--- ./design.v ---
`timescale 1ns / 1ps
module registers(
input [4:0] raddr1,
input [4:0] raddr2,
input we,
input [4:0] waddr,
input [31:0] wdata,
output reg[31:0] rdata1,
output reg[31:0] rdata2
    );
    reg[31:0] registers[1:31]; 
    always @(*) begin
        if (raddr1==5'b000000) begin
            rdata1<=32'b0;
        end
        else begin
            rdata1<=registers[raddr1];
        end
    end
    always @(*) begin
        if (raddr2==5'b000000) begin
            rdata2<=32'b0;
        end
        else begin
            rdata2<=registers[raddr2];
        end
    end
    always @(*) begin
        if ((we == 1) && (waddr!=0)) begin
            registers[waddr]=wdata;
        end
    end
endmodule
--- ./run.sh ---
#!/bin/bash
# OpenROAD 26Q1-2900-gdf79404cd8, Yosys 0.63+post, stock flow scripts
make -C /OpenROAD-flow-scripts/flow DESIGN_CONFIG=/design/flow/config.mk WORK_HOME=/design/flow/orfs finish
--- ./config.mk ---
export PLATFORM = sky130hd
export DESIGN_NAME = registers
export DESIGN_NICKNAME = registers
export VERILOG_FILES = /design/flow/design.v
export SDC_FILE = /design/flow/constraint.sdc
export NUM_CORES = 4
export LEC_CHECK = 1
export CORE_UTILIZATION = 30
--- ./constraint.sdc ---
current_design registers

set clk_period 8.3
set clk_io_pct 0.2

create_clock -name clk0 -period $clk_period

set non_clock_inputs [all_inputs -no_clocks]
set_input_delay [expr $clk_period * $clk_io_pct] -clock clk0 $non_clock_inputs
set_output_delay [expr $clk_period * $clk_io_pct] -clock clk0 [all_outputs]
<file path="/design/flow/design.v">
module log2
#(
    parameter SIZE_IN  = 8,
    parameter SIZE_OUT = $clog2(SIZE_IN)
)
(
    input  wire [SIZE_IN  - 1: 0]    num,
    output wire [SIZE_OUT - 1: 0] degree
);
    wire [SIZE_OUT - 1: 0] tmp [SIZE_IN: 0];
    generate 
        genvar i;
        for (i = 0; i < SIZE_IN + 1; i = i + 1) begin
            if (i == 0)
                assign tmp[i] = 'h0;
            else
                assign tmp[i] = tmp[i - 1] | ({SIZE_OUT{(8'h1 == (num >> i))}} & i);
        end
    endgenerate
    assign degree = tmp[SIZE_IN];
endmodule
</file>
<file path="/design/flow/run.sh">
#!/bin/bash
# OpenROAD 26Q1-2900-gdf79404cd8, Yosys 0.63+post, stock flow scripts
make -C /OpenROAD-flow-scripts/flow DESIGN_CONFIG=/design/flow/config.mk WORK_HOME=/design/flow/orfs finish
</file>
<file path="/design/flow/config.mk">
export PLATFORM = sky130hd
export DESIGN_NAME = log2
export DESIGN_NICKNAME = log2
export VERILOG_FILES = /design/flow/design.v
export SDC_FILE = /design/flow/constraint.sdc
export NUM_CORES = 4
export LEC_CHECK = 1
export CORE_AREA = 10 10 70 70
export DIE_AREA = 0 0 80 80
</file>
<file path="/design/flow/constraint.sdc">
current_design log2

set clk_period 1.0
set clk_io_pct 0.2

create_clock -name clk0 -period $clk_period

set non_clock_inputs [all_inputs -no_clocks]
set_input_delay [expr $clk_period * $clk_io_pct] -clock clk0 $non_clock_inputs
set_output_delay [expr $clk_period * $clk_io_pct] -clock clk0 [all_outputs]
</file>
File: design/flow/config.mk
export PLATFORM = sky130hd
export DESIGN_NAME = led_count
export DESIGN_NICKNAME = led_count
export VERILOG_FILES = /design/flow/design.v
export SDC_FILE = /design/flow/constraint.sdc
export NUM_CORES = 4
export LEC_CHECK = 1
export CORE_AREA = 10 10 87 87
export DIE_AREA = 0 0 97 97
File: design/flow/constraint.sdc
current_design led_count

set clk_period 1.2
set clk_io_pct 0.2

create_clock -name clk0 -period $clk_period [get_ports {clk}]

set non_clock_inputs [all_inputs -no_clocks]
set_input_delay [expr $clk_period * $clk_io_pct] -clock clk0 $non_clock_inputs
set_output_delay [expr $clk_period * $clk_io_pct] -clock clk0 [all_outputs]
File: design/flow/design.v
module led_count
(
    input  wire  clk,
    input  wire KEY0,   
    input  wire KEY1,   
    input  wire KEY2,   
    output reg  [8: 0] LEDG
);
    reg  [8: 0]   counter;
    wire [8: 0] hex_local;
    reg but0_1;
    reg but0_2;
    reg but0;
    reg but1_1;
    reg but1_2;
    reg but1;
    reg but2_1;
    reg but2_2;
    reg but2;
    always @(posedge clk) begin
        but0_1 <=   KEY0;
        but0_2 <= but0_1;
    end
    always @(posedge clk)
        but0 <= ~but0_1 & but0_2;
    always @(posedge clk) begin
        but1_1 <=   KEY1;
        but1_2 <= but1_1;
    end
    always @(posedge clk)
        but1 <= ~but1_1 & but1_2;
    always @(posedge clk) begin
        but2_1 <=   KEY2;
        but2_2 <= but2_1;
    end
    always @(posedge clk)
        but2 <= ~but2_1 & but2_2;
    genvar i;
    generate
	 for (i = 0; i < 9; i = i + 1) begin : led_logic
    always @(posedge clk) begin
	 if (but0)
			LEDG[i] <= 0;
	  else if (i == 0)
		LEDG[i] <=  (but1 & ~LEDG[8]) | (~LEDG[0] & but2) ? 1 : 
					  (but2 & ~LEDG[i + 1])|  (but1 & LEDG[8]) ? 0 : LEDG[i];
		else if (i == 8)
		LEDG[i] <= (but1 & ~LEDG[8] & LEDG[i - 1]) | (~LEDG[0] & but2) ? 1 :
	                     (but2 & LEDG[i]) | (but1 & LEDG[8]) ? 0 :
		   		                              LEDG[i];
	   else
		LEDG[i] <= (but1 & ~LEDG[8] & LEDG[i - 1]) | (~LEDG[0] & but2) ? 1 :
	                     (but2 & LEDG[i] & ~LEDG[i + 1]) | (but1 & LEDG[8]) ? 0 :
		   		         LEDG[i    ]     ;
    end
	 end
    endgenerate
endmodule
File: design/flow/run.sh
#!/bin/bash
# OpenROAD 26Q1-2900-gdf79404cd8, Yosys 0.63+post, stock flow scripts
make -C /OpenROAD-flow-scripts/flow DESIGN_CONFIG=/design/flow/config.mk WORK_HOME=/design/flow/orfs finish
==> results.json <==
{
  "hold_viol_final": 0,
  "syn_area_per_cell_um2": 10.2,
  "row_count": 27,
  "grt_pass1_vias": 477,
  "dominantRegCellSynth": "dfxtp_1",
  "cp.buffers_inverters": 1,
  "dp_hpwl_um": 1020,
  "top_area_cell": "dfxtp_1",
  "grt_max_degree": 11,
  "path_cells": "inv_1 > a32oi_1 > a21oi_2",
  "async_reset_ff_share_pct": 0,
  "ys.flops": 18,
  "placed_area_um2": 882,
  "post-route-period-util_pct": 92.6,
  "place.gp.congestion": 0.730,
  "grt_use_total_pct": 3.01,
  "fin_util_pct": 17.0,
  "vias": 501,
  "antenna_found_initial": 0,
  "p_leak_nw": 0.394,
  "drt_iter0_markers": 55,
  "synth-edff-count": 0,
  "ys_cells": 63,
  "numClockSinks": 18,
  "cp.required_ps": 1330,
  "fillerInstances": 614,
  "ctsLongestPathBuffers": 2,
  "hold_class": "reg -> reg",
  "min_period_ps": 1110,
  "drv_cap": 0,
  "clockRootBuffer": "clkbuf_8",
  "fp.dieH_um": 97,
  "most_common_cell": "dfxtp_1",
  "grt_setup_unrepaired": "false",
  "drv_slew": 0,
  "synth_area_um2": 643,
  "tns_ps": 0,
  "pwr_density_cell_nw_per_um2": 1810,
  "busiest_layer": "met1",
  "topCellsByArea": "dfxtp_1, a31oi_1, a22o_1",
  "yosysSeqAreaShare_pct": 56.0,
  "routedWlPerCell_um": 9.06,
  "max_freq_mhz": 900,
  "slew-limit-headroom_pct": 75.1,
  "hold_ws_ps": 353,
  "ios": 13,
  "synth_warnings": 1,
  "grt_use_met2_pct": 3.68,
  "status": "complete, no violations",
  "setup_violations": 0,
  "chipArea_um2": 9410,
  "cp-end-kind": "flip-flop",
  "grt_use_met1_pct": 4.41,
  "cp.arrival_ps": 1240,
  "worstSkewPairLatency_ps": 250,
  "cpMaxStageDelayCell": "dfxtp_1",
  "tool_warnings": 25,
  "drt.antenna.violating_nets": 0,
  "peakVddDrop_mv": 0.795,
  "dpl_worst_slack_ps": 63.7,
  "crit_path_start_kind": "flip-flop",
  "top_cell_area_share_pct": 56.0,
  "tritoncts": "done",
  "final_area_um2": 957,
  "die_width_um": 97,
  "vias_per_cell": 3.19,
  "yosys_area_um2": 643,
  "tightest_slew_ps": 372,
  "layout-drive-gt1-share_pct": 28.2,
  "cp_slowest_stage_delay_ps": 540,
  "htreeDepth": 1,
  "io_buffers": 12,
  "clock_skew_ps": 7.22,
  "overflow": 0,
  "hold_buffers": 0,
  "worstPathMaxFanout": 8,
  "netlist_instances": 63,
  "crit_type": "reg -> reg",
  "firstDrtPassIters": 4,
  "syn_to_final_growth_pct": 48.8,
  "route.detailed.drc": 0,
  "common_cells": "dfxtp_1, a31oi_1, nand2_1",
  "met3_usage_pct": 1.79,
  "coreArea_um2": 5640,
  "diodes": 0,
  "ys_types": 20,
  "cts_made_buffers": 3,
  "grt_pass1_wl_um": 2370,
  "drt-total-wl_um": 1420,
  "fp_util_pct": 11.4,
  "clk_pin_slew_ps": 70,
  "critPathTopFamily": "flip-flops",
  "fin_ws_ps": 88.5
}
## cells by family after synthesis
logic type | after synthesis | synth area share, %
and+or+nand+nor | 21 | 19.1
AOI/OAI and AO/OA | 18 | 20.6
DFF | 18 | 56.0
buffers and inverters | 6 | 4.28
## flip-flops by register name, summed over array words and instances, names as in the netlist
| name | flops |
|---|---|
| LEDG | 9 |
| but0 | 1 |
| but0_1 | 1 |
| but0_2 | 1 |
| but1 | 1 |
| but1_1 | 1 |
| but1_2 | 1 |
| but2 | 1 |
| but2_1 | 1 |
| but2_2 | 1 |
## worst paths after layout
path                       start                    to  slack (ps)  depth (start not counted)
setup reg to reg    but1$_DFF_P_  LEDG[1]$_SDFFE_PP0P_          90                          3
hold / removal    but2_1$_DFF_P_        but2_2$_DFF_P_         350                          0
setup / recovery    but1$_DFF_P_  LEDG[1]$_SDFFE_PP0P_          90                          3
hold reg to reg   but2_1$_DFF_P_        but2_2$_DFF_P_         350                          0
## layout by cell type, fill, tap and decap left out
| master | count |
|---|---|
| a21o_1 | 1 |
| a21oi_2 | 1 |
| a22o_1 | 4 |
| a22oi_1 | 1 |
| a31oi_1 | 7 |
| a32oi_1 | 1 |
| buf_4 | 9 |
| clkbuf_8 | 4 |
| clkdlybuf4s50_1 | 3 |
| dfxtp_1 | 11 |
| dfxtp_2 | 7 |
| dlygate4sd2_1 | 9 |
| inv_1 | 2 |
| inv_2 | 1 |
| nand2_1 | 6 |
| nand2_4 | 1 |
| nand2b_1 | 5 |
| nand3_1 | 5 |
| nor2b_1 | 3 |
| nor2b_4 | 1 |
| o211ai_1 | 2 |
| o22ai_1 | 1 |
## report_power, final
part	internal, mW	switching, mW	total, mW	leakage, nW
Clock	0.291	0.198	0.490	0.0288
Sequential	0.709	0.0554	0.765	0.152
Combinational	0.295	0.182	0.477	0.213
Total	1.30	0.436	1.73	0.394
## layout make-up
class                   instances  area (µm²)  share of cell area, %
clock buffers                   4        55.1                   5.75
inverters                       3        11.3                   1.18
multi-input cells              39         255                   26.7
flip-flops and latches         18         369                   38.6
well taps                      72        90.1                   9.41
repair buffers                 21         176                   18.4
## per-layer routing
layer / wire length (µm) / part of all wire, %
met1: 767 / 54
met2: 503 / 35
met3: 151 / 11
met4: 0 / 0
met5: 0 / 0
## per-stage QoR
stage          std cells  power, mW
3_3_place_gp         150       1.27
5_1_grt              157       1.85
2_1_floorplan         63      0.968
6_report             157       1.73
4_1_cts              157       1.76
3_5_place_dp         150       1.27
## worst reg2reg max path, cell delays in order (launching register included)
cell and delay (ps):
dfxtp_1 540, inv_1 130, a32oi_1 250, a21oi_2 70
## timing repair
action / CTS / global route
gates resized: 16 / 0
setup endpoints to repair: 9 / 0
endpoints found under the hold margin: 0 / 0
buffers inserted: 3 / 0
Power and IR drop assume default switching activity.
$ cat design/flow/config.mk
export PLATFORM = sky130hd
export DESIGN_NAME = double_dabble
export DESIGN_NICKNAME = double_dabble
export VERILOG_FILES = /design/flow/design.v
export SDC_FILE = /design/flow/constraint.sdc
export NUM_CORES = 4
export LEC_CHECK = 1
export CORE_AREA = 10 10 70 70
export DIE_AREA = 0 0 80 80
$ cat design/flow/constraint.sdc
current_design double_dabble

set clk_period 6.9
set clk_io_pct 0.2

create_clock -name clk0 -period $clk_period

set non_clock_inputs [all_inputs -no_clocks]
set_input_delay [expr $clk_period * $clk_io_pct] -clock clk0 $non_clock_inputs
set_output_delay [expr $clk_period * $clk_io_pct] -clock clk0 [all_outputs]
$ cat design/flow/design.v
module dd_iter 
#(
	parameter BIN_LEN = 8    ,
	parameter BCD_LEN = 3 * 4
)
(
	input  wire [BCD_LEN + BIN_LEN - 1 : 0] bcd_with_bin_prev,
	output wire [BCD_LEN + BIN_LEN - 1 : 0] bcd_with_bin_next
);
wire [BCD_LEN + BIN_LEN - 1 : 0] tmp_bcd_with_bin_next;
assign tmp_bcd_with_bin_next [BIN_LEN - 1 : 0] = bcd_with_bin_prev [BIN_LEN - 1 : 0];
genvar j;
generate
	for (j = 0; j < BCD_LEN / 4; j = j + 1) begin: digits_gen
		assign tmp_bcd_with_bin_next [BIN_LEN + 4 * j + 3 : BIN_LEN + 4 * j] = 
		           bcd_with_bin_prev [BIN_LEN + 4 * j + 3 : BIN_LEN + 4 * j] > 4'd4 ? 
			   bcd_with_bin_prev [BIN_LEN + 4 * j + 3 : BIN_LEN + 4 * j] + 4'd3 : 
			   bcd_with_bin_prev [BIN_LEN + 4 * j + 3 : BIN_LEN + 4 * j]        ;
	end
endgenerate
assign bcd_with_bin_next = tmp_bcd_with_bin_next << 1;
endmodule
module double_dabble 
#(
	parameter BIN_LEN = 8    ,
	parameter BCD_LEN = 3 * 4
)	
(
	input  wire [BIN_LEN - 1 : 0] bin,
	output wire [BCD_LEN - 1 : 0] bcd
);
wire [BCD_LEN + BIN_LEN - 1 : 0] tmp_bcd_with_bin [BIN_LEN - 1 : 0];
assign tmp_bcd_with_bin [0] = { { BCD_LEN {1'b0} }, bin } << 1;
genvar i;
generate
	for (i = 1; i < BIN_LEN; i = i + 1) begin: iter_gen
		dd_iter dd_iter_i (
					.bcd_with_bin_prev(tmp_bcd_with_bin [i - 1]),
					.bcd_with_bin_next(tmp_bcd_with_bin [i    ])		
		);
	end
endgenerate
assign bcd = tmp_bcd_with_bin [BIN_LEN - 1] [BCD_LEN + BIN_LEN - 1 : BIN_LEN];
endmodule
$ cat design/flow/run.sh
#!/bin/bash
# OpenROAD 26Q1-2900-gdf79404cd8, Yosys 0.63+post, stock flow scripts
make -C /OpenROAD-flow-scripts/flow DESIGN_CONFIG=/design/flow/config.mk WORK_HOME=/design/flow/orfs finish
==> CHANGELOG.md <==
## Flow update

* Status: finished clean
* CP startpoint kind: primary input
* Worst slack at placement at -0.2798 ns
* Tightest Hold Check Type: in -> out
* Fin. Hold Viols at 0
* Yosys cell types at 55
* Chip width at around 80 microns
* Setup CP Type: in -> out
* MUX area fraction at 4.390%
* Synth logic family: AND-OR/OR-AND gates
* Initial antenna violation count at 0
* # clk buffers at 0
* Die Span Y at about 80 microns
* Top cells, area: ha_1, nand2_1, nor2_1
* CP top delay family: AND-OR/OR-AND gates
* Flip-flops at 0
* Fin area at between 0.0015 and 0.002 sq mm
* DR vias at about 1300
* Final Util at roughly half
* Crit path DAT at roughly 5.4 ns
* Pre-antenna DRT Iters at 4
* Slowest CP cell: clkdlybuf4s50_1
* Post-synthesis chip area from yosys at slightly above 0.001 sq mm
* Antenna Cells at 0
* Max-cap violations at 0
* Slew margin rel. at between 50% and 60%
* Gr usage total at around a tenth
* Fmax at 147.1 MHz
* Stage-log warning count at 36
* ANT nets after route at 0
* DRC viols at 0
* Final worst slack at a little over 0.1 ns
* Worst EP required at roughly 5.5 ns
* Mapped Cells at between 150 and 200
* Vias in the first global route at 1202
* Hold Path End: bcd[0]
* Hold_sp: bin[0]
* Chip area at 0.006400 sq mm
* Final setup TNS at 0 ns
* Via density at ~5.2
* CP Buf/Inv Count at 5
* Placed cell count at 246
* WL/cell at roughly 12 microns
* Pin count of the biggest net entering global routing at 15
* Port buffer count at 16
* RePlAce Congestion at roughly 0.95
* Top-area cell share at 8.537%
* Sequential cell area at 0 sq um
* Max incr delay on CP at approximately 0.47 ns
* Yosys cell count at 155
* Maximum vdd ir drop at just over 0.07 mV
* Simple-gate area share of the yosys netlist at 30.24%
* Hold Path Stages at 0
* Non-Filler Instances at roughly 250
* FP Rows at 21
* CP Max Fanout at 6
* Final worst path period need at roughly 6.8 ns
* Post-Synthesis Cell Area at between 0.001 and 0.0015 sq mm
* Slew @ Worst Pin at 0.6094 ns
* Cell Pwr Density at about 120 mW/mm^2
* Fa+ha+maj area frac at 9.512%
* Post-CTS Hold Fix Bufs at 0
* Setup violators final at 0
* Worst Setup End Kind: output pin
* Num ports at 20
* Synth top cells by count: nand2_1, nor2_1, inv_1, o21ai_0
* Mean Syn Cell Area at around 6.6 sq um
* Leak at 0.6957 nW
* Most frequent cell after synthesis: nand2_1
* Area fraction in xor and xnor cells at under 10%
* Worst path cell trace: clkdlybuf4s50_1 -> inv_1 -> ha_2 -> buf_4 -> ha_1 -> o311a_4 -> nand2_2 -> a21oi_2 -> a21oi_2 -> ha_4 -> a21oi_2 -> a221o_1 -> a221oi_2 -> o221ai_2 -> xnor2_2 -> ha_2 -> buf_4 -> nor2_2 -> mux2_4 -> clkdlybuf4s50_1
* Overflow after GRT at 0
* Crit share post-route at a little over nine tenths
* Area leader, netlist: ha_1
* Final Max Slew Viols at 0
* FP Util at 30.04%
* Layout cell share with drive strength beyond 1 at 40.98%
* Yosys aoi share at around 40%
* Synthesis-to-finish area growth at 62.20%
* Initial DRC Count at ~65
* Critical path startpoint: bin[5]
* Hpwl dp at around 2400 microns
* RSZ-0062 raised after global routing: yes
* Core region area at ~0.0034 sq mm
* Synth warnings at 1
* DRT Wirelength at roughly 3100 microns
* Post-synthesis sequential area ratio at 0%
* First-pass GRT wire length at around 5300 microns
* Most used cell, CP: a21oi_2
* Placed Area at ~0.0015 sq mm
-- worst max-delay path by stage --
stage | endpoint | cells after the start
4_1_cts | bcd[4] | 23
5_1_grt | bcd[6] | 24
6_report | bcd[4] | 20
-- final cells by class --
type                            count  area (sq um)
Tap cell                           46         57.56
Timing Repair Buffer               60         496.7
Inverter                           10         37.54
Fill cell                         323          1752
Multi-Input combinational cell    135          1072
-- per-stage QoR --
| stage | power (mW) | hold WS (ns) |
|---|---|---|
| floorplan | 0.09915 | 2.791 |
| global placement | 0.1843 | 2.760 |
| detailed placement | 0.1838 | 2.760 |
| CTS | 0.1907 | 2.760 |
| global route | 0.2265 | 2.760 |
| finish | 0.2037 | 2.760 |
-- report_power, final --
group          switching, mW  internal (mW)  total [mW]
clock network              0              0           0
logic                 0.0885          0.115       0.204
registers                  0              0           0
-- layout by cell type (no fill, tap or decap), types with 3 or more instances in the layout --
cell type,n
a21oi_2,4
buf_4,43
clkdlybuf4s50_1,12
ha_1,3
inv_1,8
nand2_1,17
nand2_2,3
nand3_1,3
nor2_1,12
nor2_2,5
nor3_1,6
o211ai_1,3
o21ai_0,7
o21ai_1,3
o221ai_1,4
o22ai_1,3
xnor2_1,3
-- timing repair --
action / 4_1_cts / 5_1_grt
resized: 14 / 27
buffers inserted: 3 / 2
setup endpoints to repair: 6 / 6
pin swaps: 9 / 15
-- logic make-up after synthesis --
group / Yosys count
buffers and inverters: 21
AND-OR/OR-AND: 54
multiplexers: 4
AND/OR/NAND/NOR: 62
adder cells (fa/ha/maj): 8
XOR/XNOR: 5
other: 1
-- routing by layer --
layer	wire length (microns)	vias to the layer above	global-route usage, %
met3	205	2	1.818
li1	-	678	-
met2	1394	34	15.57
met4	14	0	1.232
met1	1475	600	13.08
met5	0	-	0
No activity file was given, so power comes from the tool's default toggle rates.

########################################

■ TASK REQUIREMENTS
Write out, word for word, all lines from the line that holds "resized: 14 / 27" through the last line of the listing, with both end lines kept.

■ RESULT OF THE TASK
resized: 14 / 27
buffers inserted: 3 / 2
setup endpoints to repair: 6 / 6
pin swaps: 9 / 15
-- logic make-up after synthesis --
group / Yosys count
buffers and inverters: 21
AND-OR/OR-AND: 54
multiplexers: 4
AND/OR/NAND/NOR: 62
adder cells (fa/ha/maj): 8
XOR/XNOR: 5
other: 1
-- routing by layer --
layer	wire length (microns)	vias to the layer above	global-route usage, %
met3	205	2	1.818
li1	-	678	-
met2	1394	34	15.57
met4	14	0	1.232
met1	1475	600	13.08
met5	0	-	0
No activity file was given, so power comes from the tool's default toggle rates.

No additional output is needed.